むしろ、慎重に、距離を測りながら近づいてくる……そんな“様子見”のような歩みだった。


 月明かりの下、音の主が姿を現した。


 ――でかい。


 姿は、巨大な鳥。体高は煮介の腰ほどもあり、体躯は膨れた羽毛に覆われている。


灰色を基調とした羽、どっしりとした脚、鋭い黄色い眼。


なにより特徴的なのは、その大きく平たいクチバシだった。


「……ハシビロコウ、か? に、似てるが……にしてもでかいな」


 野生の威厳と滑稽さを併せ持ったような姿の鳥が、まっすぐに屋台へと歩いてきた。

そして──


 くちばしの奥から、ぽとり、と“それ”を落とした。


「お、おい……それって……」


 地面に転がったそれは、明らかに“卵”だった。


 しかも──


「でけえ!!!」


 煮介の両手ですら包み込めない、拳三つ分以上のサイズ。

まるで鶏卵を十個分重ねたような巨大な卵だ。


 鳥は、じっと煮介を見ている。


 怒ってる様子もなければ、威嚇もない。


かといって、媚びるわけでもなく、ただ静かに、試すような目でこちらを見てくる。


「……これは」


 煮介は息を吐き、武器として手に持っていた木の棒をそっと下ろした。


「どうやら“オマエ”、この卵を……見せたかったらしいな?」


 鳥は一歩、近づき、コクンと首を縦に振った。


 ──まさか、意思疎通……できてんのか?


 煮介は数秒の沈黙のあと、真顔で呟いた。


「……産卵用家畜、決定だな」



 翌朝。


 「ひゃあっ!? な、なにこの鳥ぃーーっ!!?」


 屋台の裏で巨大鳥に出くわしたフィリーネの悲鳴が空に響いた。


彼女の背後からは、さらにブリンも顔を出して──


「ふわぁ〜……きゃわいいですぅ〜……!」


「お前、怖くねえのか」


 鳥はというと、のそのそと落ち着いた様子で屋台横のスペースに居座っていた。


 羽をふくらませ、目を半開きにして、完全に“ここが自分の居場所ですが何か?”という顔で。


「こいつ、昨日オレの前に現れてさ。
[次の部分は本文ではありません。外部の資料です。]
$ cat src/rtl/floor_dispatch.sv
// Single-car floor dispatcher for a 7-floor shaft.
// Latches call buttons into a pending vector, runs a SCAN
// (elevator-algorithm) state machine, and tells the mover which floor
// to head for. A request clears only after the door has been open for
// DWELL un-overloaded cycles at that floor.
module floor_dispatch #(
    parameter int DWELL = 3
) (
    input  logic       clk,
    input  logic       reset,
    input  logic [6:0] call,
    input  logic [2:0] current,
    input  logic       door_open,
    input  logic       ovld,
    output logic [2:0] sel,
    output logic       direction,
    output logic [6:0] pending,
    output logic       serving
);

    localparam int CW = $clog2(DWELL + 2);
    // Count value on which the final qualifying dwell cycle is seen.
    // DWELL=0 gives 0, so the first qualifying cycle completes.
    localparam logic [CW-1:0] DWELL_LAST = (DWELL == 0) ? '0 : CW'(DWELL - 1);
    localparam logic [2:0] NO_DEST = 3'b111;

    typedef enum logic [1:0] {
        ST_IDLE,
        ST_UP,
        ST_DOWN,
        ST_DWELL
    } state_t;

    state_t          state_reg, state_next;
    logic [6:0]      pending_reg, pending_next;
    logic [CW-1:0]   cnt_reg, cnt_next;
    logic            dir_reg, dir_next;

    // Floor-position masks relative to the car.
    logic [6:0] eq_mask, gt_mask, lt_mask, ge_mask, le_mask;
    logic [6:0] up_cand, down_cand, rem_pending, ahead, behind, clear_mask;
    logic [2:0] up_sel, down_sel;
    logic       cur_valid, here_pending, dwell_qualify, dwell_done;

    genvar gi;
    generate
        for (gi = 0; gi < 7; gi++) begin : g_mask
            assign eq_mask[gi] = (current == 3'(gi));
            assign gt_mask[gi] = (current <  3'(gi));
            assign lt_mask[gi] = (current >  3'(gi));
            assign ge_mask[gi] = (current <= 3'(gi));
            assign le_mask[gi] = (current >= 3'(gi));
        end
    endgenerate

    assign cur_valid     = (current != NO_DEST);
    assign here_pending  = |(pending_reg & eq_mask);
    assign up_cand       = pending_reg & ge_mask;
    assign down_cand     = pending_reg & le_mask;
    assign dwell_qualify = (state_reg == ST_DWELL) && door_open && !ovld;
    assign dwell_done    = dwell_qualify && (cnt_reg >= DWELL_LAST);

    // Pending as it will look once this floor's request is retired.
    assign rem_pending = pending_reg & ~eq_mask;
    assign ahead  = dir_reg ? (rem_pending & lt_mask) : (rem_pending & gt_mask);
    assign behind = dir_reg ? (rem_pending & gt_mask) : (rem_pending & lt_mask);

    // Lowest pending floor at or above the car (UP target).
    always_comb begin
        up_sel = NO_DEST;
        for (int i = 6; i >= 0; i--) begin
            if (up_cand[i]) up_sel = 3'(i);
        end
    end

    // Highest pending floor at or below the car (DOWN target).
    always_comb begin
        down_sel = NO_DEST;
        for (int i = 0; i < 7; i++) begin
            if (down_cand[i]) down_sel = 3'(i);
        end
    end

    // Next-state, request bookkeeping and dwell counter.
    always_comb begin
        state_next   = state_reg;
        cnt_next     = cnt_reg;
        clear_mask   = '0;
        pending_next = pending_reg;
        if (cur_valid) begin
            case (state_reg)
                ST_IDLE: begin
                    if (pending_reg == '0)          state_next = ST_IDLE;
                    else if (here_pending)          state_next = ST_DWELL;
                    else if (|(pending_reg & gt_mask)) state_next = ST_UP;
                    else                            state_next = ST_DOWN;
                end
                ST_UP: begin
                    if (up_sel == NO_DEST)                       state_next = ST_IDLE;
                    else if (current == up_sel && door_open)     state_next = ST_DWELL;
                end
                ST_DOWN: begin
                    if (down_sel == NO_DEST)                     state_next = ST_IDLE;
                    else if (current == down_sel && door_open)   state_next = ST_DWELL;
                end
                ST_DWELL: begin
                    if (dwell_done) begin
                        clear_mask = eq_mask;
                        if (ahead != '0)       state_next = dir_reg ? ST_DOWN : ST_UP;
                        else if (behind != '0) state_next = dir_reg ? ST_UP : ST_DOWN;
                        else                   state_next = ST_IDLE;
                    end
                end
                default: state_next = ST_IDLE;
            endcase
            // Clear beats a same-cycle call on the served floor.
            pending_next = (pending_reg | call) & ~clear_mask;
            // Counter runs only inside DWELL and restarts at 0 on each entry.
            if (state_reg != ST_DWELL || dwell_done) cnt_next = '0;
            else if (dwell_qualify)                  cnt_next = cnt_reg + 1'b1;
        end
    end

    // Direction remembers the last travel sense; held through IDLE/DWELL.
    always_comb begin
        dir_next = dir_reg;
        if (state_next == ST_UP)        dir_next = 1'b0;
        else if (state_next == ST_DOWN) dir_next = 1'b1;
    end

    // State registers.
    always_ff @(posedge clk) begin
        if (reset) begin
            state_reg   <= ST_IDLE;
            pending_reg <= '0;
            cnt_reg     <= '0;
            dir_reg     <= 1'b0;
        end else begin
            state_reg   <= state_next;
            pending_reg <= pending_next;
            cnt_reg     <= cnt_next;
            dir_reg     <= dir_next;
        end
    end

    // Mover-facing outputs, combinational from state/pending/current.
    always_comb begin
        sel       = NO_DEST;
        direction = dir_reg;
        case (state_reg)
            ST_UP:    begin sel = up_sel;   direction = 1'b0; end
            ST_DOWN:  begin sel = down_sel; direction = 1'b1; end
            ST_DWELL: sel = current;
            default:  sel = NO_DEST;
        endcase
        if (!cur_valid) sel = NO_DEST;
    end

    assign pending = pending_reg;
    assign serving = (state_reg == ST_DWELL);

endmodule

$ cat config.mk
export PLATFORM = sky130hd
export DESIGN_NAME = floor_dispatch
export DESIGN_NICKNAME = d
export VERILOG_FILES = /design/src/rtl/floor_dispatch.sv
export SDC_FILE = /design/constraint.sdc
export NUM_CORES = 1
export LEC_CHECK = 0
export BUFFER_PORTS_ARGS = -buffer_cell sky130_fd_sc_hd__clkbuf_2
export CORE_ASPECT_RATIO = 0.6
export CORE_UTILIZATION = 25
export DETAILED_ROUTE_END_ITERATION = 16
export GPL_TIMING_DRIVEN = 0
export SYNTH_ARGS = -nofsm -noshare
export SYNTH_HDL_FRONTEND = slang
export SYNTH_SLANG_ARGS = --single-unit
$ cat constraint.sdc
create_clock -name clk -period 4.3 [get_ports clk]
set_input_delay 0 -clock clk [delete_from_list [all_inputs] [get_ports clk]]
set_output_delay 0 -clock clk [all_outputs]
set_load 0.05 [all_outputs]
卵、持ってきたんだよ。

で、追い払わないでいたら、今朝には屋台の守り神みたいに居座ってた」


「それ、飼う気なの……?」


「しばらくな。あの卵……サイズも風味も、鶏とは別物だが、“似たにおい”がした。……面白い食材になるかもしれん」


 フィリーネは渋々といった表情を浮かべつつも、鳥の眼光には妙な知性を感じたらしく、強く反対することはなかった。
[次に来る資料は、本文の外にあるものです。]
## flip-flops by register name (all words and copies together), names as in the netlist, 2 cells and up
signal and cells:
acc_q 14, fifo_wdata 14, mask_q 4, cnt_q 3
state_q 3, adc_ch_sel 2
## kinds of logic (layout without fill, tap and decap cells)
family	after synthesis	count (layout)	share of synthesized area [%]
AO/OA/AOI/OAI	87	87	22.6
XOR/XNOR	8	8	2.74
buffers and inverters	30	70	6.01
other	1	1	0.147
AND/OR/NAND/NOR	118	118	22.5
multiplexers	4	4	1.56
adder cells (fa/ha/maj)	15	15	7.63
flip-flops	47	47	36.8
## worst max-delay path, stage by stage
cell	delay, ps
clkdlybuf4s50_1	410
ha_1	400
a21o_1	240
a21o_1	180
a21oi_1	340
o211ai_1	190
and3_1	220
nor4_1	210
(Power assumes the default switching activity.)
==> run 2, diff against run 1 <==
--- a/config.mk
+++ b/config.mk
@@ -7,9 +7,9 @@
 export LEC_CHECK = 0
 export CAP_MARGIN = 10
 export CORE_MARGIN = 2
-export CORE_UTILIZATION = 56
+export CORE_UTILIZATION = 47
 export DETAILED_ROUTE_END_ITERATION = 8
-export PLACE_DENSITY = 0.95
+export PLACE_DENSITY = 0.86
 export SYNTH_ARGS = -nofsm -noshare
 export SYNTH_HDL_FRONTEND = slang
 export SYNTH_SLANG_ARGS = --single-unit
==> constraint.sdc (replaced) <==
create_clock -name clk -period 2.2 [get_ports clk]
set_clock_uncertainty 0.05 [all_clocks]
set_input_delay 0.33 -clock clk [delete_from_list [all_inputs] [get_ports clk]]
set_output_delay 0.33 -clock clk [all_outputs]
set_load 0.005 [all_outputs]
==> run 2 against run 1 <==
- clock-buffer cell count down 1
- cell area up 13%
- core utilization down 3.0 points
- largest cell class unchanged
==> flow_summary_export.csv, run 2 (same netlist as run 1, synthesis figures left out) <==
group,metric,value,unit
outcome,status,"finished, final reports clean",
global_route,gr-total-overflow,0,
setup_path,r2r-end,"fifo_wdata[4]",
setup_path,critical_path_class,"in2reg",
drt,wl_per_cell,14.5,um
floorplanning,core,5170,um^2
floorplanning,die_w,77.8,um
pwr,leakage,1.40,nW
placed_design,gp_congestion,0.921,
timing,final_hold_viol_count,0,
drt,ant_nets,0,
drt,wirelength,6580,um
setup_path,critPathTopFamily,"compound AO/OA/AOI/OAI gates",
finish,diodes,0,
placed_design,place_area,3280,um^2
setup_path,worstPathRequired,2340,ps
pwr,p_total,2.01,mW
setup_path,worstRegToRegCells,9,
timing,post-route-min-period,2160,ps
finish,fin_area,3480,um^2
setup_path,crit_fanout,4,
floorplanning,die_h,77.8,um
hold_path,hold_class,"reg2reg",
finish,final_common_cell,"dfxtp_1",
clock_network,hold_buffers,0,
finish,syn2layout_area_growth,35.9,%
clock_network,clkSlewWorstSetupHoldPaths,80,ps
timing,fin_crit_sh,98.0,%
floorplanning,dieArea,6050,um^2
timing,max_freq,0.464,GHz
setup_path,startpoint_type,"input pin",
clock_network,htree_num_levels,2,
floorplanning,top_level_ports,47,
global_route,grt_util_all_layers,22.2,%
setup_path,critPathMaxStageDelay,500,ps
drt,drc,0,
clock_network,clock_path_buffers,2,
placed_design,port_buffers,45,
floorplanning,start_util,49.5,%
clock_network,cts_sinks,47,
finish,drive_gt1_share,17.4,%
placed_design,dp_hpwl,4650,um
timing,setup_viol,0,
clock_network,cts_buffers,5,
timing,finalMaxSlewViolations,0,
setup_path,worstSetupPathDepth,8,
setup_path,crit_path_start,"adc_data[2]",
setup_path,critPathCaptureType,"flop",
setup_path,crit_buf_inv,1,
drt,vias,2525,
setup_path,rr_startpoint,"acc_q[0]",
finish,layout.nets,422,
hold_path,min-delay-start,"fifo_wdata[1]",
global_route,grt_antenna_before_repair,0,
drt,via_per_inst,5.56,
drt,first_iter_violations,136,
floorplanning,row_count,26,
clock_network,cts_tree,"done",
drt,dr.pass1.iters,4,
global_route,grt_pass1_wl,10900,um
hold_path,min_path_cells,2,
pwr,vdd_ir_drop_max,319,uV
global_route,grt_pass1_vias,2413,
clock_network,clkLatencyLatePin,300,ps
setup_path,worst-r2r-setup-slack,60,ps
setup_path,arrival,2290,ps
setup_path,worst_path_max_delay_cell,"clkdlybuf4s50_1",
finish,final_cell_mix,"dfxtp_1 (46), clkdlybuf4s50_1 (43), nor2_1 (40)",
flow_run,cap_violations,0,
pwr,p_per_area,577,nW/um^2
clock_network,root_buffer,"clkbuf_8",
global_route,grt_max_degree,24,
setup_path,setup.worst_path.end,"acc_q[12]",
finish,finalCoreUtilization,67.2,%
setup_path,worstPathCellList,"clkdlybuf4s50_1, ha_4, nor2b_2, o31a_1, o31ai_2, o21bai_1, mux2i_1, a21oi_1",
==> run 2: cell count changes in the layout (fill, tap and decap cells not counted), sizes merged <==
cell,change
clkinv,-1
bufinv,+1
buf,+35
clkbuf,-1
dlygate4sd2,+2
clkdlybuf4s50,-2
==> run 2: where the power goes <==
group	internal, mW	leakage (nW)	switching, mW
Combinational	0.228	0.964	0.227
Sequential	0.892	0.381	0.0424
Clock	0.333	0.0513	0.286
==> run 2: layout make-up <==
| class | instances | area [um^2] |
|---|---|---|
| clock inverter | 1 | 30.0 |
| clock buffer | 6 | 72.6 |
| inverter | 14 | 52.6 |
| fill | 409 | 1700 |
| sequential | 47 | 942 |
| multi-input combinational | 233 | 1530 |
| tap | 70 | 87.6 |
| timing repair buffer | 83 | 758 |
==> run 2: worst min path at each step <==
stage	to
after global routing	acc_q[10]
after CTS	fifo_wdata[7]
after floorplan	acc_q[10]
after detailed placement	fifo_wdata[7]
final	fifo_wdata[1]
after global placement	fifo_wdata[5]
--- config.mk ---
export PLATFORM = sky130hd
export DESIGN_NAME = memchk_hist_buf
export DESIGN_NICKNAME = d
export VERILOG_FILES = /design/src/rtl/memchk_hist_buf.sv
export SDC_FILE = /design/constraint.sdc
export NUM_CORES = 1
export LEC_CHECK = 0
export BUFFER_PORTS_ARGS = -buffer_cell sky130_fd_sc_hd__clkbuf_2
export CAP_MARGIN = 10
export CORE_ASPECT_RATIO = 0.75
export CORE_MARGIN = 1.5
export CORE_UTILIZATION = 53
export DETAILED_ROUTE_END_ITERATION = 12
export PLACE_DENSITY = 0.76
export SLEW_MARGIN = 30
export SYNTH_ARGS = -nofsm -noshare
export SYNTH_HDL_FRONTEND = slang
export SYNTH_SLANG_ARGS = --single-unit
--- constraint.sdc ---
create_clock -name clk -period 4.6 [get_ports clk]
set_clock_uncertainty 0.05 [all_clocks]
set_input_delay 0.92 -clock clk [delete_from_list [all_inputs] [get_ports clk]]
set_output_delay 0.92 -clock clk [all_outputs]
set_load 0.1 [all_outputs]
--- config.mk ---
export PLATFORM = sky130hd
export DESIGN_NAME = lcd_ctrl
export DESIGN_NICKNAME = d
export VERILOG_FILES = /design/src/rtl/lcd_ctrl.sv
export SDC_FILE = /design/constraint.sdc
export NUM_CORES = 1
export LEC_CHECK = 0
export ABC_AREA = 1
export CORE_ASPECT_RATIO = 0.6
export CORE_MARGIN = 2
export CORE_UTILIZATION = 24
export DETAILED_ROUTE_END_ITERATION = 16
export PLACE_DENSITY_LB_ADDON = 0.15
export SYNTH_ARGS = -nofsm -noshare
export SYNTH_HDL_FRONTEND = slang
export SYNTH_SLANG_ARGS = --single-unit
--- constraint.sdc ---
create_clock -name clk -period 2.5 [get_ports clk]
set_input_delay 0.5 -clock clk [delete_from_list [all_inputs] [get_ports clk]]
set_output_delay 0.5 -clock clk [all_outputs]
set_load 0.02 [all_outputs]
[src/rtl/video_timing_pkg.sv]
// Shared raster timing constants and helpers for the video pixel path.
// Contents:
//   DEF_*          default timing constants
//   video_timing_t bundle of the nine timing parameters
//   in_window()    true when pos lies in [start, start+len)
package video_timing_pkg;

  localparam int unsigned DEF_CLK_DIV      = 2;
  localparam int unsigned DEF_H_ACTIVE     = 384;
  localparam int unsigned DEF_H_TOTAL      = 512;
  localparam int unsigned DEF_H_SYNC_START = 400;
  localparam int unsigned DEF_H_SYNC_LEN   = 32;
  localparam int unsigned DEF_V_ACTIVE     = 240;
  localparam int unsigned DEF_V_TOTAL      = 262;
  localparam int unsigned DEF_V_SYNC_START = 244;
  localparam int unsigned DEF_V_SYNC_LEN   = 3;

  typedef struct packed {
    int unsigned clk_div;
    int unsigned h_active;
    int unsigned h_total;
    int unsigned h_sync_start;
    int unsigned h_sync_len;
    int unsigned v_active;
    int unsigned v_total;
    int unsigned v_sync_start;
    int unsigned v_sync_len;
  } video_timing_t;

  function automatic logic in_window(input int unsigned pos,
                                     input int unsigned start,
                                     input int unsigned len);
    return (pos >= start) && (pos < start + len);
  endfunction

endpackage

[src/rtl/raster_counter.sv]
// Pixel-tick divider plus horizontal/vertical raster counters.
// Ports:
//   clk, reset_n   clock, async active-low reset
//   tick           high for the last clock of each pixel period
//   h_cnt, v_cnt   current raster position (advance on tick edges)
//   h_wrap         tick on the last pixel of a line
//   v_wrap         h_wrap on the last line of a frame
module raster_counter
  import video_timing_pkg::*;
#(
  parameter int unsigned CLK_DIV = DEF_CLK_DIV,
  parameter int unsigned H_TOTAL = DEF_H_TOTAL,
  parameter int unsigned V_TOTAL = DEF_V_TOTAL,
  parameter int unsigned V_START = DEF_V_ACTIVE
) (
  input  logic                       clk,
  input  logic                       reset_n,
  output logic                       tick,
  output logic [$clog2(H_TOTAL)-1:0] h_cnt,
  output logic [$clog2(V_TOTAL)-1:0] v_cnt,
  output logic                       h_wrap,
  output logic                       v_wrap
);

  localparam int unsigned DW = $clog2(CLK_DIV);
  localparam int unsigned HW = $clog2(H_TOTAL);
  localparam int unsigned VW = $clog2(V_TOTAL);

  logic [DW-1:0] div_cnt;

  assign tick   = (div_cnt == DW'(CLK_DIV - 1));
  assign h_wrap = tick && (h_cnt == HW'(H_TOTAL - 1));
  assign v_wrap = h_wrap && (v_cnt == VW'(V_TOTAL - 1));

  // Reset lands in vertical blank so the first tick restarts the decoder.
  always_ff @(posedge clk or negedge reset_n) begin
    if (!reset_n) begin
      div_cnt <= '0;
      h_cnt   <= '0;
      v_cnt   <= VW'(V_START);
    end else begin
      div_cnt <= tick ? '0 : div_cnt + DW'(1);
      if (tick) begin
        h_cnt <= h_wrap ? '0 : h_cnt + HW'(1);
        if (h_wrap) begin
          v_cnt <= v_wrap ? '0 : v_cnt + VW'(1);
        end
      end
    end
  end

endmodule
===== config.mk =====
export PLATFORM = sky130hd
export DESIGN_NAME = fp16_mul_pipe
export DESIGN_NICKNAME = d
export VERILOG_FILES = /design/src/rtl/fp16_mul_pipe.sv
export SDC_FILE = /design/constraint.sdc
export NUM_CORES = 1
export LEC_CHECK = 0
export BUFFER_PORTS_ARGS = -buffer_cell sky130_fd_sc_hd__buf_4
export CAP_MARGIN = 20
export CORE_MARGIN = 2
export CORE_UTILIZATION = 36
export CTS_CLUSTER_DIAMETER = 80
export DETAILED_ROUTE_END_ITERATION = 10
export HOLD_SLACK_MARGIN = 0.03
export PLACE_DENSITY = 0.61
export SYNTH_ARGS = -nofsm -noshare
export SYNTH_HDL_FRONTEND = slang
export SYNTH_SLANG_ARGS = --single-unit

===== constraint.sdc =====
create_clock -name clk -period 5.9 [get_ports clk]
set_clock_uncertainty 0.05 [all_clocks]
set_input_delay 1.18 -clock clk [delete_from_list [all_inputs] [get_ports clk]]
set_output_delay 1.18 -clock clk [all_outputs]
set_load 0.05 [all_outputs]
 ブリンはというと、もう既に鳥に名付けようとしている。


「ねぇねぇ、名前つけていいですか? ふわもこ……とか!」


「却下。もっと威厳のある名前にしとけ」


「じゃあ……“ダンチョー”!」


「強そうだな……それ採用」



 午前、屋台の準備中。


 煮介は屋台の鍋を見つめながら、ふと呟く。


「……だし巻き、作るとしたら……やっぱフライパンがなきゃな。いや、正確には……“四角い”やつが必要なんだが」


 この世界の調理器具は、基本的に丸形の鍋や鉄板が主流。


焼く、煮る、炙る──の範疇に収まる調理しか行われてこなかった文化だ。


 当然、四角い“卵焼き器”なんてものは存在しない。


 しかし煮介は言った。


「無いなら──作ればいい」


 その瞬間、煮介の脳内に熱が走った。


《スキル【創造ノ匠:第一段階】発現──!》

《素材知識:木材・鉄・魔導合金 条件一致──創造開始》

《創造進行中──“卵焼き専用調理器”──》

《造形演出モード:ON》


 次の瞬間、煮介の手元に光が集まる。


 まるで魔法少女の変身シーンのように、火花と魔術陣が踊り、鍛造工程をショートカットするような一連の煌きの中──


 完成したのは、漆黒に艶めく、鉄製の四角いフライパンだった。


「……出来たな」


「な、なにそれ……!? 煮介、今の、今の演出なに!?」


「ふふふ……これが“料理人の変身シーン”ってやつだよ」


「い、意味わかんないわよ!もう、なんでもありねアンタ……」


「にすけ、カッコいいのです……」


 そしてその手には、異世界初の“卵焼き専用”調理器。


 そして次なる料理の幕が、静かに上がった。




〜だし巻き卵、朝に香る奇跡〜


屋台の奥、鉄鍋の焚火台にやや小ぶりの火が灯る。


煮介は右手に、あの創造スキルで具現したばかりの“黒鉄の四角フライパン”を握っていた。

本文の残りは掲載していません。